Reversible Jump MCMC (RJMCMC) is a method for sampling across models with a different numbers of dimensions, which finds natural application in Bayesian variable selection problems. In this setting, RJMCMC requires a proposal distribution for the coefficient of a variable when the variable is proposed to be included in the model. NIMBLE uses a univariate normal proposal distribution.

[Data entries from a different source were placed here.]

### config.mk
export PLATFORM = sky130hd
export DESIGN_NAME = bsfp_guard
export DESIGN_NICKNAME = d
export VERILOG_FILES = /design/src/bsfp_pkg.sv /design/src/bsfp_guard.sv
export VERILOG_INCLUDE_DIRS = /design/src
export SDC_FILE = /design/constraint.sdc
export NUM_CORES = 1
export LEC_CHECK = 0
export BUFFER_PORTS_ARGS = -buffer_cell sky130_fd_sc_hd__buf_2
export CORE_UTILIZATION = 39
export DETAILED_ROUTE_END_ITERATION = 8
export PLACE_DENSITY = 0.82
export RECOVER_POWER = 100
export REMOVE_ABC_BUFFERS = 1
export SLEW_MARGIN = 20
export SYNTH_ARGS = -nofsm -noshare
export SYNTH_HDL_FRONTEND = slang
export SYNTH_SLANG_ARGS = --single-unit
### constraint.sdc
create_clock -name clk_sys -period 1.55 [get_ports clk_sys]
set_input_delay 0.155 -clock clk_sys [delete_from_list [all_inputs] [get_ports clk_sys]]
set_output_delay 0.155 -clock clk_sys [all_outputs]
set_load 0.03 [all_outputs]
### src/bsfp_defines.svh
// constants for the boot section flash protection block
// assumes a 16k-word flash with 64-word pages, byte pointer from the cpu
//
// Contract
// - lock bits program by software or external port; only chip erase restores ones
// - general write lock never gates store-program writes
// - general read/write lock never gates program loads or stores
// - app pair: 10 blocks writes, 00 writes and boot loads, 01 boot loads
// - app modes 3,4 with boot vectors suppress interrupts in app code
// - boot pair: 10 blocks writes, 00 writes and app loads, 01 app loads
// - boot modes 3,4 with app vectors suppress interrupts in boot code
// - reset vector is 0x0000 with fuse one, boot start with fuse zero
// - cpu can never alter any fuse
// - 16-bit pointer: low bits pick word in page, high bits the page
// - target address captured at start, later pointer changes ignored
// - lock-set operation ignores the pointer entirely
// - program load addresses bytes, pointer bit 0 picks the byte
// - buffer word loads accepted in any order within the page
// - store starts programming only when executing from boot section
// - cpu halted for whole operation on the no-read-while-write region
`ifndef BSFP_DEFINES_SVH
`define BSFP_DEFINES_SVH
`define BSFP_WADDR_W     14
`define BSFP_BOOT_START  14'h3c00
`define BSFP_HALT_START  14'h3800
`define BSFP_APP_RESET   14'h0000
`define BSFP_WORD_LSB    1
`define BSFP_WORD_MSB    6
`define BSFP_PAGE_LSB    7
`define BSFP_PAGE_MSB    14
`define BSFP_LOCK_ONES   4'hf
`define BSFP_BLOCKED_RD  8'hff
`define BSFP_LOCK_FIELD_LSB 2
`define BSFP_LOCK_FIELD_MSB 5
`define BSFP_LOAD_WAIT   2'h3
`endif

### src/bsfp_pkg.sv
// types for the boot section flash protection block
// assumes bsfp_defines.svh is compiled alongside
package bsfp_pkg;
  // store-program operation chosen by the cpu
  typedef enum logic [1:0] {
    OP_FILL  = 2'h0,
    OP_ERASE = 2'h1,
    OP_WRITE = 2'h2,
    OP_LOCK  = 2'h3
  } bsfp_op_t;
  // programming sequencer, gray along idle-busy-halt
  typedef enum logic [1:0] {
    ST_IDLE = 2'h0,
    ST_BUSY = 2'h1,
    ST_HALT = 2'h3
  } bsfp_state_t;
endpackage : bsfp_pkg
### src/bsfp_guard.sv
// boot section flash protection: lock decode, store/load gating, reset vector
// assumes cpu strobes on clk_sys; flash macro answers with a done pulse
`include "bsfp_defines.svh"
`timescale 1ns/100ps
module bsfp_guard (
  // clock and reset
  input  wire logic                     clk_sys,
  input  wire logic                     rst_n,
  // cpu execution context
  input  wire logic [`BSFP_WADDR_W-1:0] pcWordAddr,
  input  wire logic                     vectorsInBoot,
  // store-program instruction
  input  wire logic                     storeStrobe,
  input  wire bsfp_pkg::bsfp_op_t       storeOp,
  input  wire logic [7:0]               flashPointerHigh,
  input  wire logic [7:0]               flashPointerLow,
  input  wire logic [15:0]              storeData,
  // program load instruction
  input  wire logic                     lpmStrobe,
  input  wire logic [7:0]               flashReadData,
  // external programming interface and pins
  input  wire logic                     bootResetSelectFuse,
  input  wire logic [3:0]               nvLockBits,
  input  wire logic                     extLockProgram,
  input  wire logic [3:0]               extLockData,
  input  wire logic                     chipErase,
  // flash macro
  input  wire logic                     flashDone,
  output logic                          flashEraseReq,
  output logic                          flashWriteReq,
  output logic [7:0]                    flashPageAddr,
  output logic                          bufWrite,
  output logic [5:0]                    bufWordAddr,
  output logic [15:0]                   bufData,
  output logic [15:0]                   flashReadAddr,
  // answers to the cpu
  output logic [7:0]                    lpmData,
  output logic                          lpmValid,
  output logic                          storeRefused,
  output logic                          cpuHalt,
  output logic                          irqSuppress,
  output logic [`BSFP_WADDR_W-1:0]      resetVector,
  output logic [3:0]                    lockBits
);

  // pin synchronisers, first stage read only by second
  logic       fuseMetaQ, fuseSyncQ;
  logic [3:0] nvMetaQ, nvSyncQ;
  always_ff @(posedge clk_sys or negedge rst_n) begin
    if (!rst_n) begin
      fuseMetaQ <= 1'b1;
      fuseSyncQ <= 1'b1;
      nvMetaQ   <= `BSFP_LOCK_ONES;
      nvSyncQ   <= `BSFP_LOCK_ONES;
    end else begin
      fuseMetaQ <= bootResetSelectFuse;
      fuseSyncQ <= fuseMetaQ;
      nvMetaQ   <= nvLockBits;
      nvSyncQ   <= nvMetaQ;
    end
  end

  // lock bits: nonvolatile copy taken once the synchroniser has settled
  // three copy edges: the second stage only holds the pin value at the third
  logic [1:0] loadCntQ;
  logic       lockReady;
  logic [3:0] lockQ, lockD;
  assign lockReady = (loadCntQ == `BSFP_LOAD_WAIT);

  // pointer and target decode
  logic [15:0]              zPtr;
  logic [`BSFP_WADDR_W-1:0] zWord;
  logic                     execBoot, tgtBoot, tgtHalt;
  assign zPtr     = {flashPointerHigh, flashPointerLow};
  assign zWord    = zPtr[`BSFP_PAGE_MSB:`BSFP_WORD_LSB];
  assign execBoot = (pcWordAddr >= `BSFP_BOOT_START);
  assign tgtBoot  = (zWord >= `BSFP_BOOT_START);
  assign tgtHalt  = (zWord >= `BSFP_HALT_START);

  // lock pair decode; general lock bits never enter these terms
  logic appWrBlk, appRdBlk, bootWrBlk, bootRdBlk;
  assign appWrBlk  = ~lockQ[0]; // low bit programmed blocks writes
  assign appRdBlk  = ~lockQ[1]; // high bit programmed blocks loads
  assign bootWrBlk = ~lockQ[2];
  assign bootRdBlk = ~lockQ[3];

  // store gating: only boot code may program
  logic storeOk, pageOp, wrBlocked, startOp, lockSet, fillOk;
  bsfp_pkg::bsfp_state_t stateQ, stateD;
  assign storeOk   = storeStrobe & execBoot & lockReady;
  assign pageOp    = (storeOp == bsfp_pkg::OP_ERASE) | (storeOp == bsfp_pkg::OP_WRITE);
  assign wrBlocked = tgtBoot ? bootWrBlk : appWrBlk;
  assign startOp   = storeOk & pageOp & ~wrBlocked & (stateQ == bsfp_pkg::ST_IDLE);
  assign lockSet   = storeOk & (storeOp == bsfp_pkg::OP_LOCK); // no pointer term
  assign fillOk    = storeOk & (storeOp == bsfp_pkg::OP_FILL) & (stateQ == bsfp_pkg::ST_IDLE);

  // lock update: program only clears bits, chip erase alone sets them
  always_comb begin
    lockD = lockQ;
    if (!lockReady)
      lockD = nvSyncQ;
    else if (chipErase)
      lockD = `BSFP_LOCK_ONES;
    else begin
      if (lockSet)
        lockD = lockD & storeData[`BSFP_LOCK_FIELD_MSB:`BSFP_LOCK_FIELD_LSB];
      if (extLockProgram)
        lockD = lockD & extLockData;
    end
  end

  always_ff @(posedge clk_sys or negedge rst_n) begin
    if (!rst_n) begin
      loadCntQ <= 2'h0;
      lockQ    <= `BSFP_LOCK_ONES;
    end else begin
      loadCntQ <= lockReady ? loadCntQ : loadCntQ + 2'h1;
      lockQ    <= lockD;
    end
  end
  assign lockBits = lockQ;

  // sequencer: halt only for the region the cpu cannot read
  always_comb begin
    stateD = stateQ;
    unique case (stateQ)
      bsfp_pkg::ST_IDLE:
        if (startOp)
          stateD = tgtHalt ? bsfp_pkg::ST_HALT : bsfp_pkg::ST_BUSY;
      bsfp_pkg::ST_BUSY,
      bsfp_pkg::ST_HALT:
        if (flashDone)
          stateD = bsfp_pkg::ST_IDLE;
      default:
        stateD = bsfp_pkg::ST_IDLE;
    endcase
  end

  // page captured at start so the pointer is free afterwards
  logic [7:0] pageQ;
  logic       eraseQ, writeQ;
  always_ff @(posedge clk_sys or negedge rst_n) begin
    if (!rst_n) begin
      stateQ <= bsfp_pkg::ST_IDLE;
      pageQ  <= 8'h00;
      eraseQ <= 1'b0;
      writeQ <= 1'b0;
    end else begin
      stateQ <= stateD;
      if (startOp)
        pageQ <= zPtr[`BSFP_PAGE_MSB:`BSFP_PAGE_LSB];
      eraseQ <= startOp & (storeOp == bsfp_pkg::OP_ERASE);
      writeQ <= startOp & (storeOp == bsfp_pkg::OP_WRITE);
    end
  end
  assign flashEraseReq = eraseQ;
  assign flashWriteReq = writeQ;
  assign flashPageAddr = pageQ;
  assign cpuHalt       = (stateQ == bsfp_pkg::ST_HALT);

  // buffer fill: word index taken straight from pointer, any order
  logic        bufWrQ, refuseQ;
  logic [5:0]  bufAddrQ;
  logic [15:0] bufDataQ;
  always_ff @(posedge clk_sys or negedge rst_n) begin
    if (!rst_n) begin
      bufWrQ   <= 1'b0;
      bufAddrQ <= 6'h00;
      bufDataQ <= 16'h0000;
      refuseQ  <= 1'b0;
    end else begin
      bufWrQ <= fillOk;
      if (fillOk) begin
        bufAddrQ <= zPtr[`BSFP_WORD_MSB:`BSFP_WORD_LSB];
        bufDataQ <= storeData;
      end
      refuseQ <= storeStrobe & ~(startOp | lockSet | fillOk);
    end
  end
  assign bufWrite     = bufWrQ;
  assign bufWordAddr  = bufAddrQ;
  assign bufData      = bufDataQ;
  assign storeRefused = refuseQ;

  // load gating: cross-section reads only, byte address
  logic rdBlocked;
  assign flashReadAddr = zPtr; // bit 0 picks the byte
  assign rdBlocked = tgtBoot ? (~execBoot & bootRdBlk)
                             : (execBoot & appRdBlk);
  logic [7:0] lpmDataQ;
  logic       lpmValidQ;
  always_ff @(posedge clk_sys or negedge rst_n) begin
    if (!rst_n) begin
      lpmDataQ  <= 8'h00;
      lpmValidQ <= 1'b0;
    end else begin
      lpmValidQ <= lpmStrobe;
      if (lpmStrobe)
        lpmDataQ <= rdBlocked ? `BSFP_BLOCKED_RD : flashReadData;
    end
  end
  assign lpmData  = lpmDataQ;
  assign lpmValid = lpmValidQ;

  // interrupt suppression while running in the locked-away section
  logic irqOff;
  assign irqOff = (vectorsInBoot & ~execBoot & appRdBlk)
                | (~vectorsInBoot & execBoot & bootRdBlk);
  assign irqSuppress = irqOff;

  // reset vector from the fuse; fuse has no cpu write path at all
  logic [`BSFP_WADDR_W-1:0] rstVecQ;
  always_ff @(posedge clk_sys or negedge rst_n) begin
    if (!rst_n)
      rstVecQ <= `BSFP_APP_RESET;
    else
      rstVecQ <= fuseSyncQ ? `BSFP_APP_RESET : `BSFP_BOOT_START;
  end
  assign resetVector = rstVecQ;
endmodule : bsfp_guard

==> metrics.md, run 1 <==
| Metric | Value |
|---|---|
| Outcome | finished, violations left |
| Failing checks | DRC |
| Power Dens Cells | 1220 nW/µm² |
| Ant diodes | 0 |
| Area grow syn2layout | 32.0% |
| H-tree levels | 3 |
| Worst Skew | 12.9 ps |
| Inst Count DP | 418 |
| Worst R2R Start | loadCntQ[0]$_DFFE_PN0P_ |
| DR vias | 2015 |
| Final RePlAce weighted congestion | 0.725 |
| Initial DRC count | 76 |
| Mux cell area share after synthesis | 5.34% |
| Post-synthesis adder-cell area fraction | 2.36% |
| Maximum vdd drop | 0.622 mV |
| Largest family of logic cells by synthesized area | simple AND/OR/NAND/NOR gates |
| WS Path Type | reg -> reg |
| First-pass GRT wire length | 8.67 mm |
| Leak Pwr | 0.00174 µW |
| Largest area contributor in the netlist | dfrtp_1 |
| DR pass1 iterations | 8 |
| Total power | 4280 µW |
| Worst reg2reg endpoint | flashPageAddr[0]$_DFFE_PN0N_ |
| Clk pin slew, worst setup/hold paths | 70 ps |
| Crit share post-route | 94.9% |
| CP Capture Type | register |
| CP cell instances | ha_1 > and2_1 > nand4_1 > nor2_2 > buf_12 > mux2_1 |
| Io pins | 152 |
| RSZ-0062 raised after global routing | false |
| Crit-path max FO | 11 |
| CP startpoint kind | register |
| Slew Limit Fails | 0 |
| Synthesis Warnings | 0 |
| Share of layout cells above drive strength 1 | 30.4% |
| Die Width | 84.4 µm |
| CP max-delay cell | dfrtp_1 |
| Core ar. | 6460 µm² |
| Crit path largest cell delay | 350 ps |
| Pin count of the biggest net entering global routing | 63 |
| Vias in the first global route | 1843 |
| Die area | 7120 µm² |
| CTS tree | built |
| Area post-placement | 3260 µm² |
| DRC Markers | 13 |
| Hold Path End | bufData[10]$_DFFE_PN0P_ |
| Aggregate routed wire length | 5.55 mm |
| Longest Clk Path Bufs | 2 |
| DP HPWL | 3.82 mm |
| Slew at the pin with the worst max-slew slack | 823 ps |
| Routed wire per std cell | 12.5 µm |
| Period minus WS final | 1470 ps |
| Overall routing resource usage | 16.0% |
| Reg2Reg Setup Slack | 80 ps |
| Final instance area | 3500 µm² |
| CTS Buf Count | 9 |
| Maxcap violations | 0 |
| Root Driver | clkbuf_8 |
| Worst Setup SP | loadCntQ[0]$_DFFE_PN0P_ |
| Die H | 84.4 µm |
| Synth Instances | 234 |
| Avg Synthesized Cell Area | 11.3 µm² |
| Cell Area, Synth | 2650 µm² |
| HP Start | storeData[10] |
| Top cells by area, synth | dfrtp_1 (45%), dfstp_2 (14%), nand2_1 (9.5%) |
| Final Hold Vio Count | 0 |
| Initial antenna violation count | 0 |
| DR vias/cell | 4.53 |
| FILL cells | 599 |
| Initial Util | 41.0% |
| Sequential fraction of the synthesis area | 59.3% |
| Antenna viol nets, final | 0 |
| CP Data Required Time | 1770 ps |
| Post-layout nets | 441 |
| Slew headroom | 45.1% |
| Sequential Area | 1570 µm² |
| R2R depth | 6 |
| Yosys cell types | 33 |
| CP arrival | 1690 ps |
| Clock latency on the worst-skew pair | 330 ps |
| XOR/XNOR share of the synthesized area | 0.331% |
| PortBufs | 127 |
| Final setup TNS | 0 ps |
| Top-area cell type share of the netlist area | 45.4% |
| Peak Freq | 0.680 GHz |
| Post-Synth Simple-Gate Area | 15.0% |
| Cell Rows | 29 |
| Area fraction in compound gates after synthesis | 6.57% |
| Gr ovfl total | 0 |
| Setup violators final | 0 |
| Worst hold stages | 3 |
| Area of the multi-input gates | 820 µm² |
| HP Class | in -> reg |
| CTS sink cnt | 62 |
| Non-filler cells, final | 445 |
| Flops & latches, synth | 62 |
==> cells in the mapped netlist <==
master,count
nand2_1,67
dfrtp_1,48
buf_4,31
dfstp_2,14
nor2_1,8
o22a_1,8
mux2_4,7
ha_1,5
inv_1,5
a21oi_1,4
and2_1,4
buf_2,4
o221ai_1,4
nand4_1,3
and4_1,2
clkbuf_1,2
nand3_1,2
a21o_1,1
a32o_1,1
and3_1,1
buf_6,1
conb_1,1
mux2_1,1
mux2_2,1
mux2i_2,1
nand2b_1,1
nand3b_1,1
nand4_2,1
nor2_2,1
nor2b_1,1
o21ai_0,1
o311ai_4,1
xnor2_1,1
==> cells in the final DEF (no fill, tap or decap), drive strengths merged, types with 2 or more instances in the layout <==
cell type	instances
dfstp	14
dlygate4sd3	9
a21oi	4
bufinv	2
inv	5
o22a	8
buf	68
and2	4
nand2	67
and4	2
nand4	4
dfrtp	48
ha	5
nand3	2
mux2	9
o221ai	4
nor2	9
clkinv	2
clkbuf	82
conb	10
==> cell type report <==
| cell class | count | area share, % |
|---|---|---|
| Clock buffer | 12 | 4.44 |
| Multi-Input combinational cell | 138 | 23.4 |
| Clock inverter | 4 | 2.00 |
| Tap cell | 77 | 2.76 |
| Inverter | 5 | 0.537 |
| Sequential cell | 62 | 44.9 |
| Timing Repair Buffer | 147 | 21.9 |
==> state kept, by name (all words and copies together), names as in the netlist <==
| name | cells |
|---|---|
| bufData | 16 |
| flashPageAddr | 8 |
| lpmData | 8 |
| bufWordAddr | 6 |
| lockBits | 4 |
| nvMetaQ | 4 |
| nvSyncQ | 4 |
| loadCntQ | 2 |
| stateQ | 2 |
| bufWrite | 1 |
| flashEraseReq | 1 |
| flashWriteReq | 1 |
| fuseMetaQ | 1 |
| fuseSyncQ | 1 |
| lpmValid | 1 |
| resetVector | 1 |
| storeRefused | 1 |
==> per-stage QoR <==
step / utilization (%) / hold WS [ps] / worst slack, ps
after floorplan: - / -141 / -312
after global placement: 50.5 / 184 / 60.5
after detailed placement: 50.5 / 196 / 39.1
after CTS: 55.3 / 0.0409 / 22.5
after global routing: 54.1 / 13.0 / 5.86
final: 54.1 / 15.2 / 79.4
==> worst max-delay path: cells and delay by family, from the launching register on <==
kind                     cells  cell delay (ps)
AND/OR/NAND/NOR              3              390
flip-flops                   1              350
multiplexers                 1              310
adder cells (fa/ha/maj)      1              160
buffers and inverters        1              160
==> logic make-up (layout without fill, tap and decap cells) <==
logic type / Yosys count / after routing
AND/OR/NAND/NOR: 92 / 92
flip-flops: 62 / 62
buffers and inverters: 43 / 168
AO/OA/AOI/OAI: 20 / 20
multiplexers: 10 / 10
adder cells (fa/ha/maj): 5 / 5
other: 1 / 10
XOR/XNOR: 1 / 1
==> report_power, final <==
group / total [µW] / switching (µW) / internal (µW)
Clock: 1570 / 584 / 989
Sequential: 1870 / 82.6 / 1790
Combinational: 832 / 586 / 247
Total: 4280 / 1250 / 3030
==> worst max-delay path by stage <==
stage / to / slack (ps) / cells past startpoint
finish: flashPageAddr[0]$_DFFE_PN0N_ / 80 / 6
global placement: flashPageAddr[0]$_DFFE_PN0N_ / 60 / 6
floorplan: flashPageAddr[0]$_DFFE_PN0N_ / -310 / 5
global route: flashPageAddr[0]$_DFFE_PN0N_ / 6 / 6
detailed placement: flashPageAddr[0]$_DFFE_PN0N_ / 40 / 6
CTS: lockBits[3]$_DFF_PN1_ / 20 / 6
==> what timing repair did <==
item                                    4_1_cts  5_1_grt
hold buffers                                  9        0
buffers inserted                              0        1
hold endpoints to repair                     56        0
resized for setup                             0        3
endpoints found under the setup margin        0       30
==> metal layers <==
layer	share of wire, %	track usage, %
met2	50	27.3
met3	7.2	4.42
met5	0	0
met1	41	18.6
met4	2.1	8.01
(Power assumes the default switching activity.)
==> run 2, diff against run 1 <==
--- a/config.mk
+++ b/config.mk
@@ -7,9 +7,10 @@
 export NUM_CORES = 1
 export LEC_CHECK = 0
 export BUFFER_PORTS_ARGS = -buffer_cell sky130_fd_sc_hd__buf_2
-export CORE_UTILIZATION = 39
+export CORE_UTILIZATION = 41
+export CTS_BUF_LIST = sky130_fd_sc_hd__clkbuf_8
 export DETAILED_ROUTE_END_ITERATION = 8
-export PLACE_DENSITY = 0.82
+export PLACE_DENSITY = 0.86
 export RECOVER_POWER = 100
 export REMOVE_ABC_BUFFERS = 1
 export SLEW_MARGIN = 20
==> run 2 against run 1 <==
The flow now finishes without violations. Clock power decreased by 8%. Global-route usage rose by 1.2 points. Sequential share of layout area is 0.78 points higher. Routed wire length is 0.38% higher. Worst setup slack lost 15 ps. Sequential power about the same. Final cell count down 1.1%. Flip-flop and latch count is the same. Core utilization is 2.6 points higher. Total power shrank 2.8%. Largest cell class unchanged.
==> metrics.md, run 2 (synthesis gave the netlist of run 1 again) <==
| Metric | Value |
|---|---|
| WS Path Type | reg -> reg |
| Sequential Power Share | 45.1% |
| RSZ-0062 raised after global routing | false |
| Aggregate routed wire length | 5.57 mm |
| Int Pwr | 2860 µW |
| Cell Rows | 28 |
| CP startpoint kind | register |
| R2R depth | 6 |
| Die area | 6780 µm² |
| Clk network pwr share | 34.9% |
| Crit path largest cell delay | 360 ps |
| Initial antenna violation count | 0 |
| Die Width | 82.4 µm |
| Worst R2R Start | loadCntQ[1]$_DFFE_PN0P_ |
| Pin count of the biggest net entering global routing | 63 |
| Leading cell type in the layout, fill and taps excluded | clkbuf_1 |
| Final RePlAce weighted congestion | 0.729 |
| Slew at the pin with the worst max-slew slack | 800 ps |
| Power Dens Cells | 1210 nW/µm² |
| DR vias | 2057 |
| CP Data Required Time | 1760 ps |
| Utilization after layout | 56.7% |
| HP Start | storeData[10] |
| Leak Pwr | 0.00170 µW |
| Crit-path max FO | 10 |
| CP Capture Type | register |
| Gr ovfl total | 0 |
| Maxcap violations | 0 |
| Initial DRC count | 51 |
| Overall routing resource usage | 17.2% |
| Crit share post-route | 95.8% |
| Hold Path End | bufData[10]$_DFFE_PN0P_ |
| Commonest cells after routing, fill and taps aside | clkbuf_1 (68), nand2_1 (67), buf_2 (60) |
| DRC Markers | 0 |
| First-pass GRT wire length | 8.47 mm |
| Switching Power | 1290 µW |
| Die H | 82.4 µm |
| Comb power frac | 20.0% |
| Antenna viol nets, final | 0 |
| Inst Count DP | 415 |
| Ant diodes | 0 |
| Final setup TNS | 0 ps |
| Worst reg2reg endpoint | flashPageAddr[0]$_DFFE_PN0N_ |
| Period minus WS final | 1490 ps |
| DR pass1 iterations | 4 |
| Area post-placement | 3250 µm² |
| CP max-delay cell | dfrtp_1 |
| Final Hold Vio Count | 0 |
| H-tree levels | 3 |
| Clk pin slew, worst setup/hold paths | 80 ps |
| WP buf/inv | 1 |
| Final instance area | 3440 µm² |
| CP arrival | 1700 ps |
| DR vias/cell | 4.68 |
| Top Family by Delay on Critical Path | simple AND/OR/NAND/NOR gates |
| CTS tree | built |
| Maximum vdd drop | 0.593 mV |
| Clock latency on the worst-skew pair | 330 ps |
| Post-layout nets | 438 |
| Reg2Reg Setup Slack | 60 ps |
| Setup violators final | 0 |
| HP Class | in -> reg |
| Io pins | 152 |
| Worst Skew | 10.5 ps |
| Vias in the first global route | 1882 |
| Core ar. | 6060 µm² |
| Area grow syn2layout | 29.8% |
| Root Driver | clkbuf_8 |
| Max FFs per register | 16 |
| PortBufs | 127 |
| DP HPWL | 4.01 mm |
| Initial Util | 43.7% |
| Routed wire per std cell | 12.7 µm |
| Sw frac | 31.1% |
| Peak Freq | 0.673 GHz |
| CTS Buf Count | 9 |
| CTS sink cnt | 62 |
| Outcome | finished, final reports clean |
| Slew Limit Fails | 0 |
| Share of layout cells above drive strength 1 | 31.2% |
| Longest Clk Path Bufs | 2 |
| Setup ws final | 64.4 ps |
| Worst hold stages | 3 |
| Slew headroom | 46.7% |
| Worst slack, placed | 5.45 ps |
| CP cell instances | ha_2 > and2_4 > nand4_1 > nor2_2 > buf_12 > mux2_4 |
| FILL cells | 574 |
| Non-filler cells, final | 440 |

There are two ways to use RJMCMC variable selection in your model. If you know the prior probability for inclusion of a variable in the model, you can use that directly in RJMCMC without modifying your model. If you need the prior probability for inclusion in the model to be a model node itself, such as if it will have a prior and be estimated, you will need to write the model with indicator variables. The latter is more flexible and is illustrated in the example below.

More information can be found in the user manual and via `help(configureRJ)`

.

For simplicity we consider a linear regression example with 15 explanatory variables, of which five have real effects. The other 10 have no effect, i.e.Â the corresponding coefficient is equal to zero.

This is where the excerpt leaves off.